- Work order:
Copy out every line of the data where the word "netlist" is found.

** Information given follows **

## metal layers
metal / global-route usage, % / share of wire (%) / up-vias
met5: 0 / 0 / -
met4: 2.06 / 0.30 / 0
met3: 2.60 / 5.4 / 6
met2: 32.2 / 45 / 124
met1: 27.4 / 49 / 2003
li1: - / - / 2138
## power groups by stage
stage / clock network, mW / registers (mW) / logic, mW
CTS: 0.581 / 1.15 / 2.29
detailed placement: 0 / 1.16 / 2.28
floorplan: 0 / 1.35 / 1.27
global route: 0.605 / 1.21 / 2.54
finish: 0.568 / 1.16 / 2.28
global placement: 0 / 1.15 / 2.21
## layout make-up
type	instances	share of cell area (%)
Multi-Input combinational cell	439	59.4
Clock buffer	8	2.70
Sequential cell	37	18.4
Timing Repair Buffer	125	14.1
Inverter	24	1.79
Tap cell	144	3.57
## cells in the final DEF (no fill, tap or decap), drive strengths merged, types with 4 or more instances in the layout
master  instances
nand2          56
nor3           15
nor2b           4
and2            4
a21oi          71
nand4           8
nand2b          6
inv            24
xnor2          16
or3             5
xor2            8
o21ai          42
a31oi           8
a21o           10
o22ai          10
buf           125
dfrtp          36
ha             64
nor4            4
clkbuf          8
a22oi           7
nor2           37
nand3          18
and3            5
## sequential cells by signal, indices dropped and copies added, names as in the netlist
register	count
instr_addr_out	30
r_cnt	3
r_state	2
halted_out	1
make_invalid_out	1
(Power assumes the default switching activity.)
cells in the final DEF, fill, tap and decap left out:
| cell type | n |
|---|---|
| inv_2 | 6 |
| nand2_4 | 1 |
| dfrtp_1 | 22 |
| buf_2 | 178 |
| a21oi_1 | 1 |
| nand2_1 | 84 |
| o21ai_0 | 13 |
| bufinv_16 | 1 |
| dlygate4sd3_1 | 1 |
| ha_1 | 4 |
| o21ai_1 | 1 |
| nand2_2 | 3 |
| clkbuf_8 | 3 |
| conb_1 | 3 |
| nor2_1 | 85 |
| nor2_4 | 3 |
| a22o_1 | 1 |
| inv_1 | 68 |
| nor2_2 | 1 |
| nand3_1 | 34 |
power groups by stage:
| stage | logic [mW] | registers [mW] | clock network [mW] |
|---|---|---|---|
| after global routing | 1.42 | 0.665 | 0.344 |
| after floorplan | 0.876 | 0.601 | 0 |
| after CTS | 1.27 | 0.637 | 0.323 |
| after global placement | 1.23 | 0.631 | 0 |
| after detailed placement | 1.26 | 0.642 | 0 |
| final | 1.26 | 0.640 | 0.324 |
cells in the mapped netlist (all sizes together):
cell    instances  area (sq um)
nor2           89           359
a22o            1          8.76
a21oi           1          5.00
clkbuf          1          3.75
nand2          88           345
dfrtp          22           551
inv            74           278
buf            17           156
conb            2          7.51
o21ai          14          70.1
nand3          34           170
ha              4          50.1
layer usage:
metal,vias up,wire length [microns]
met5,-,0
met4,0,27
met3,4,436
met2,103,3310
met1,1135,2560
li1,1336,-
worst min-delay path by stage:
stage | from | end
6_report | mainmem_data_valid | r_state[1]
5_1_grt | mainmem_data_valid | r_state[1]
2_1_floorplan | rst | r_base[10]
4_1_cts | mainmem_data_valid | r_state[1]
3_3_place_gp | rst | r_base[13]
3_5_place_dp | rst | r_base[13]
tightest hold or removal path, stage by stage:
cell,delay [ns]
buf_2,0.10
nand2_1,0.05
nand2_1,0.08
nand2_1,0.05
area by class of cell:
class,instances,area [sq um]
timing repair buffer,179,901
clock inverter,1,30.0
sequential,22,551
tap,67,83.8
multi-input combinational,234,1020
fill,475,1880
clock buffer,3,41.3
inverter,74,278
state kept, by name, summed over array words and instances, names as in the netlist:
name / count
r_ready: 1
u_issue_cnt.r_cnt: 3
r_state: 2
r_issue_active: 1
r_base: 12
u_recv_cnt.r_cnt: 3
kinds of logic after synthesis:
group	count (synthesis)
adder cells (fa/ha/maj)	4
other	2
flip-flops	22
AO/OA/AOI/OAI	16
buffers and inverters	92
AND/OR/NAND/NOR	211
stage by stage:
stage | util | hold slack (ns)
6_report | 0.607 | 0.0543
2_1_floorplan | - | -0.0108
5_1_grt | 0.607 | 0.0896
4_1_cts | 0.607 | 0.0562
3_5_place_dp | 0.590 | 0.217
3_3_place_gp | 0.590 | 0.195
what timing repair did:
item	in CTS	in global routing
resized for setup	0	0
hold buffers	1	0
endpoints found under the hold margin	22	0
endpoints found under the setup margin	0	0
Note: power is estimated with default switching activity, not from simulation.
`config.mk`:
```
export PLATFORM = sky130hd
export DESIGN_NAME = board_input_cond
export DESIGN_NICKNAME = d
export VERILOG_FILES = /design/src/rtl/board_input_cond.sv
export SDC_FILE = /design/constraint.sdc
export NUM_CORES = 1
export LEC_CHECK = 0
export ABC_AREA = 0
export ABC_CLOCK_PERIOD_IN_PS = 3400
export CORE_AREA = 2 2 110 102
export CTS_CLUSTER_DIAMETER = 200
export DETAILED_ROUTE_END_ITERATION = 8
export DIE_AREA = 0 0 112 104
export PLACE_DENSITY = 0.72
export SETUP_SLACK_MARGIN = 0.02
export SLEW_MARGIN = 20
export SYNTH_ARGS = -nofsm -noshare
export SYNTH_HDL_FRONTEND = slang
export SYNTH_SLANG_ARGS = --single-unit
```
`constraint.sdc`:
```
create_clock -name clk_i -period 3.4 [get_ports clk_i]
set_clock_uncertainty 0.15 [all_clocks]
set_input_delay 0.68 -clock clk_i [delete_from_list [all_inputs] [get_ports clk_i]]
set_output_delay 0.68 -clock clk_i [all_outputs]
set_load 0.02 [all_outputs]
```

** End of Information given **

- Exercise result:
## sequential cells by signal, indices dropped and copies added, names as in the netlist
cells in the mapped netlist (all sizes together):
state kept, by name, summed over array words and instances, names as in the netlist:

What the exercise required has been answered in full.